Figure 13 shows the time dependences of charge yields and specific electrical energy consumptions, calculated from model-predicted currents for the PtII to Pt0 reduction. These data exhibited the expected responses for a process in which the rates of the competing reactions were constant for each potential, whilst the platinum reduction rate decreased as the platinum concentration decayed. When the excess initial amounts of tri-iodide present in the solution were considered, these predictions were in good agreement with the experimental data for charge yields and specific electrical energy consumptions shown in Fig. 9, as illustrated by the overlaid data for the two extremes of feeder electrode potential.

Fig. 13
figure 13

Predictions of the time-dependent charge yield a and specific electrical energy consumption, b for the deposition of Pt from 2 dm−3 of 0.5 mM PtI6 2−, 4 M iodide solution in the reactor. Experimental results for feeder electrode potentials of −0.1 V (SCE) and −0.4 V (SCE) are also overlaid. Experimental results for flow rates between 0.4–0.45 dm3 min−1

4 Conclusions

An electrochemical reactor incorporating a circulating (graphite) particulate bed electrode was designed and developed, its performance characterised, and shown to be effective for the proposed platinum recovery process. I3 species were generated anodically to dissolve Pt in an external reactor as PtI6 2− ions, coupled to their cathodic electrodeposition from neutral aqueous 4 M KI solutions, typically depleting solutions from 68,700 to 170 ppb in 5 h. A reactor model based on the Newman–Tobias porous electrode model was developed, written in Maple™ code, that predicted successfully the progressive switch between kinetic and mass transport control with decreasing cathode feeder potential.

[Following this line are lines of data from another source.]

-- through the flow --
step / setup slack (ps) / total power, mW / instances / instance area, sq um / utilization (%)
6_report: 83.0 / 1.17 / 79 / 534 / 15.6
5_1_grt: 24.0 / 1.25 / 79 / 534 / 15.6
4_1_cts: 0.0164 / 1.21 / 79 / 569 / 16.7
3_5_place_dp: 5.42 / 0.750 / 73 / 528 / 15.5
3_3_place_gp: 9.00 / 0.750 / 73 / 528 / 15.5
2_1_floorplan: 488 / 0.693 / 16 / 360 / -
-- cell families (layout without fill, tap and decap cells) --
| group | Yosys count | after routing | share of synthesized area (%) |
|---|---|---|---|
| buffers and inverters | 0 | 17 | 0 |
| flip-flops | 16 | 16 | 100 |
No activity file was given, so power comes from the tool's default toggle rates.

The morphologies of the Pt deposits produced were coherent and adherent, even when deposited under mass transport control, probably due to the mechanical interactions between particles. Scanning electron micrographs showed that deposit morphologies transitioned from a smooth plate-like deposit to a rougher textured deposit as the deposition was changed from a kinetically to transport-limited process, by decreasing the feeder electrode potential.

The model and the experimental results both showed that the reactor could be operated with charge yields of ca. 45 %, corresponding to specific electrical energy consumptions of ca. 1.0 kW h kg−1 Pt. Hence, the corresponding electrical energy costs were clearly insignificant compared with the value of the metal recovered, but may be important in the trade-off between overall process costs and recovery rate. Therefore, the exact optimal conditions would depend exactly on the design objectives, but it is clear that pumping rates would need to be carefully controlled to the minimum required to achieve successful circulation as any increase has little positive affect.